_GOAL OF THE EXERCISE_
Your job with the data below is to output exactly the lines from the one holding "worst slew pin tran: 1.104 ns (-0.2534 ns)" down to the one holding "CP delay by family, top: adder cells", both included, and no others.

_INPUT RECORDS_
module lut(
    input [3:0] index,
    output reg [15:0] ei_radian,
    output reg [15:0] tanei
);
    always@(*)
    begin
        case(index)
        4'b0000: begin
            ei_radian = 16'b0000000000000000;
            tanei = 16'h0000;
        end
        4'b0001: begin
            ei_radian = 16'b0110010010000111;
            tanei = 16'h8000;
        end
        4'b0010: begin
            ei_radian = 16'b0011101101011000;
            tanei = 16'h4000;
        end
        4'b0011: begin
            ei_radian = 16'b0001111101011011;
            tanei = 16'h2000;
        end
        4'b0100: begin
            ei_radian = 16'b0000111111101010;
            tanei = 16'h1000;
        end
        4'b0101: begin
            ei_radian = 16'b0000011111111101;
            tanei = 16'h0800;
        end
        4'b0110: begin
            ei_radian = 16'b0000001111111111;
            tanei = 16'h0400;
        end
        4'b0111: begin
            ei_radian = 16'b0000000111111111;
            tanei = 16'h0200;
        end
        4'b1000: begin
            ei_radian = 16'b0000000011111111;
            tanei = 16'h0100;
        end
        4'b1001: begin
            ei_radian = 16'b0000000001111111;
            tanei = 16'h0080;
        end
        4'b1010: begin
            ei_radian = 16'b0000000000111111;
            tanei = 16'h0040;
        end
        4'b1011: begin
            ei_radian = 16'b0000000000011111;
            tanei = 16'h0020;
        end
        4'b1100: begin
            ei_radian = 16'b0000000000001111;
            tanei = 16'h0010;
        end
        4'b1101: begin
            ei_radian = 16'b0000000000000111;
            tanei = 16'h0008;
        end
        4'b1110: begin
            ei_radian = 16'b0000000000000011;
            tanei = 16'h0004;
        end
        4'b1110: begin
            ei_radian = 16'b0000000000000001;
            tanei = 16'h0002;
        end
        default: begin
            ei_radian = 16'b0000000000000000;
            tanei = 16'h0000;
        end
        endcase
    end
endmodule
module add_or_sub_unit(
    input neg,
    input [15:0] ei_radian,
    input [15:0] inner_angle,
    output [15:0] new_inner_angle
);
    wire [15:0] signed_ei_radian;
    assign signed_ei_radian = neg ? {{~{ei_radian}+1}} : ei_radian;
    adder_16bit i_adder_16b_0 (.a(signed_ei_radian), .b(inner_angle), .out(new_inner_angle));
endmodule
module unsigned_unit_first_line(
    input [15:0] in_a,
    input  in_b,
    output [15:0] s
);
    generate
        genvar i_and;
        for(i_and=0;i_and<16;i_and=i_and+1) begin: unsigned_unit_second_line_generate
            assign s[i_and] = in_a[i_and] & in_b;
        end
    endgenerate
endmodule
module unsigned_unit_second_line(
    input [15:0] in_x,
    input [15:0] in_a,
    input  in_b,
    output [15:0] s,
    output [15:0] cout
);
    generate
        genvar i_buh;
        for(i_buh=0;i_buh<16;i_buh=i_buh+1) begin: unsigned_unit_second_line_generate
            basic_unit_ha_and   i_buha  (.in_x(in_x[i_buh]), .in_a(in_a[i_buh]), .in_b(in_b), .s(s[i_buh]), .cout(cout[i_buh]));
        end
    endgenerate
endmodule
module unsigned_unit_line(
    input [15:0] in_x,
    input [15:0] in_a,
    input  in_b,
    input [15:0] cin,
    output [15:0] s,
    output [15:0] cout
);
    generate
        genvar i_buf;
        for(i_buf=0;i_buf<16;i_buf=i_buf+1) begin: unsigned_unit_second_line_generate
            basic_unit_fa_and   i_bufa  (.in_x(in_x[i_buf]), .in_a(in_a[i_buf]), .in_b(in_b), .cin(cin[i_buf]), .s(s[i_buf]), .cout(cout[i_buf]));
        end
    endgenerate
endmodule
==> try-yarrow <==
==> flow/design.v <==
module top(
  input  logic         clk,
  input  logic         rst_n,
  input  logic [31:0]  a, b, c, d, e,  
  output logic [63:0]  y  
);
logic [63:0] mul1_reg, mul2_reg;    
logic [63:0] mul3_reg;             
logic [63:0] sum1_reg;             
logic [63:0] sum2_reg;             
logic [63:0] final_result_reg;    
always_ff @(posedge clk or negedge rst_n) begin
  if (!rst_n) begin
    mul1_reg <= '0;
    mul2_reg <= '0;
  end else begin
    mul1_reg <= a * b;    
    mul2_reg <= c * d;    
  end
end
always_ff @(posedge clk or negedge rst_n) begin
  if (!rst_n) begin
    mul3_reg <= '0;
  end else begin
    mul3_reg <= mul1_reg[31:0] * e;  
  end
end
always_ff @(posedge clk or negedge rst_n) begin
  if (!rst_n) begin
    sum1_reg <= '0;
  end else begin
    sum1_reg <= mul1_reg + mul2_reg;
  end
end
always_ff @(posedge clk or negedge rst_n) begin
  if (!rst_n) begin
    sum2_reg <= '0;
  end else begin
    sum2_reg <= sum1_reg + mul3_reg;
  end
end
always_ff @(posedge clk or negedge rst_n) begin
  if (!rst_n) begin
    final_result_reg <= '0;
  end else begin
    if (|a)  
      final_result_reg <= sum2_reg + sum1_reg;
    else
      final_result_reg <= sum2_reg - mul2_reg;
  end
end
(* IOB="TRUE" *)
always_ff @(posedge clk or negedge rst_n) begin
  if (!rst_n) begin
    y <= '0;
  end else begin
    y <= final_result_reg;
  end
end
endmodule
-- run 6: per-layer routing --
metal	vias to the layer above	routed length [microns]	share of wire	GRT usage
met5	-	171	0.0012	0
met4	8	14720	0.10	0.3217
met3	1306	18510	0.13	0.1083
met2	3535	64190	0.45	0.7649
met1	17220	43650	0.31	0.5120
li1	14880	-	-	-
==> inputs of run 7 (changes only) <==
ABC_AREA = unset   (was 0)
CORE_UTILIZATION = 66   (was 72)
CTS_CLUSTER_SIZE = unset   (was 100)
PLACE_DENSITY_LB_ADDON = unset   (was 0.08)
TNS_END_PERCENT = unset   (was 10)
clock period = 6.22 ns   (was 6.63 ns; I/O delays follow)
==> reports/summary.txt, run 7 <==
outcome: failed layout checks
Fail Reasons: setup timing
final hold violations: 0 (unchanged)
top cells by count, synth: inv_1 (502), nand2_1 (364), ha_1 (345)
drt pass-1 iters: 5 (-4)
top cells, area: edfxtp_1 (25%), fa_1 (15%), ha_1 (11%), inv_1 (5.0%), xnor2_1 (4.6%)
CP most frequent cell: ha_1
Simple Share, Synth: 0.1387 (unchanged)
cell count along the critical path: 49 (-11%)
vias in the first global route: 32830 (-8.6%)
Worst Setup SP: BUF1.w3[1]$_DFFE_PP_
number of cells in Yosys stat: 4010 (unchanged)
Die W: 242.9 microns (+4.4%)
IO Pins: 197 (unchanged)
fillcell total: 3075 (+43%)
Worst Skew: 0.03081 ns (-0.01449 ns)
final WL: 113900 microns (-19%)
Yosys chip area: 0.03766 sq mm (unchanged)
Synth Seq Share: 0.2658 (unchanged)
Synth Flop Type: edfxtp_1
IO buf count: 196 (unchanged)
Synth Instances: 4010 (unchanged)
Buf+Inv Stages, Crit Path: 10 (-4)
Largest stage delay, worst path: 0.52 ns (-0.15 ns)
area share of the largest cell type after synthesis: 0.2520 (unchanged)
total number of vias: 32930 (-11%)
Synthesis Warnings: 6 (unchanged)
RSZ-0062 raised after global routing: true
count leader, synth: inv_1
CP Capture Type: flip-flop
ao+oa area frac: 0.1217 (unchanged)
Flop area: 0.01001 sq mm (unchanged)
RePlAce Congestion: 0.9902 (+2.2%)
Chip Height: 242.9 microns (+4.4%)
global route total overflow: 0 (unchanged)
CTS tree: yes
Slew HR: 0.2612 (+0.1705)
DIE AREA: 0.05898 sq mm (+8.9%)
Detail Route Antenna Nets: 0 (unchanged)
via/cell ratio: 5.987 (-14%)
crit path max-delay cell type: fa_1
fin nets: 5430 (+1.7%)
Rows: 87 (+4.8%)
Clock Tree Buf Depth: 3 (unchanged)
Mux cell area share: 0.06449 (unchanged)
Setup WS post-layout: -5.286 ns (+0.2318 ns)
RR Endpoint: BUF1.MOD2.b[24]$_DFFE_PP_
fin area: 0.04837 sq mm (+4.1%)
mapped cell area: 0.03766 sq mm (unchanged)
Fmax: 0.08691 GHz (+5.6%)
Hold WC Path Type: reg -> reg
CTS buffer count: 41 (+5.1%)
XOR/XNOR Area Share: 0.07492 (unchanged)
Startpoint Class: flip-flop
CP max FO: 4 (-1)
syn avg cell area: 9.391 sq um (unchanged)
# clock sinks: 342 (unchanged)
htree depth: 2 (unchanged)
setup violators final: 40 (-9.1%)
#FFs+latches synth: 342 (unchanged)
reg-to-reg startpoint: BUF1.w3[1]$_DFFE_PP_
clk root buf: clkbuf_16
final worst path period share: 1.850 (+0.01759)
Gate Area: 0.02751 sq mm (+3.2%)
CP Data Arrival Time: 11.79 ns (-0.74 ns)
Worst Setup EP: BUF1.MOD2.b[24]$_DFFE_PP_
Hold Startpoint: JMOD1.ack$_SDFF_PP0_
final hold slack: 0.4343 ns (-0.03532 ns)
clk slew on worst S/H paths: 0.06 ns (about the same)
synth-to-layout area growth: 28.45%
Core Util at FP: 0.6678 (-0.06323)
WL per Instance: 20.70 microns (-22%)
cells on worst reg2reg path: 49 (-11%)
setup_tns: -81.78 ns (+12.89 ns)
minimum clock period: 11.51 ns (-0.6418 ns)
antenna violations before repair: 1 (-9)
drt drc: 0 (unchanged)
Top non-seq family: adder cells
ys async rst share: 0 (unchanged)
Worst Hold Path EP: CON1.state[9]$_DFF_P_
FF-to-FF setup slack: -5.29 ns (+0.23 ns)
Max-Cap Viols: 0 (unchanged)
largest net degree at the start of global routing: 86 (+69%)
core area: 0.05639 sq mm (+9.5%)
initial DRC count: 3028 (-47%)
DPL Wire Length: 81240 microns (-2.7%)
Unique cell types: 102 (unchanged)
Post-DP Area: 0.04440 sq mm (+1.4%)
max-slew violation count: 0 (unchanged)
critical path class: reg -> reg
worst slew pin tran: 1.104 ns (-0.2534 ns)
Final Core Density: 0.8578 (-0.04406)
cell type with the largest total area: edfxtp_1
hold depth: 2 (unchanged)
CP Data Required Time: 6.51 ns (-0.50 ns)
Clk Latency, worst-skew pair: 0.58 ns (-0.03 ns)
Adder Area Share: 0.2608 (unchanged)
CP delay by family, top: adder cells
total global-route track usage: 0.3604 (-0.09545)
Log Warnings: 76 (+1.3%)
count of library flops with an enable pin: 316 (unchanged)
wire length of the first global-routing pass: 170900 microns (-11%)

_SOLUTION TO THE EXERCISE_
worst slew pin tran: 1.104 ns (-0.2534 ns)
Final Core Density: 0.8578 (-0.04406)
cell type with the largest total area: edfxtp_1
hold depth: 2 (unchanged)
CP Data Required Time: 6.51 ns (-0.50 ns)
Clk Latency, worst-skew pair: 0.58 ns (-0.03 ns)
Adder Area Share: 0.2608 (unchanged)
CP delay by family, top: adder cells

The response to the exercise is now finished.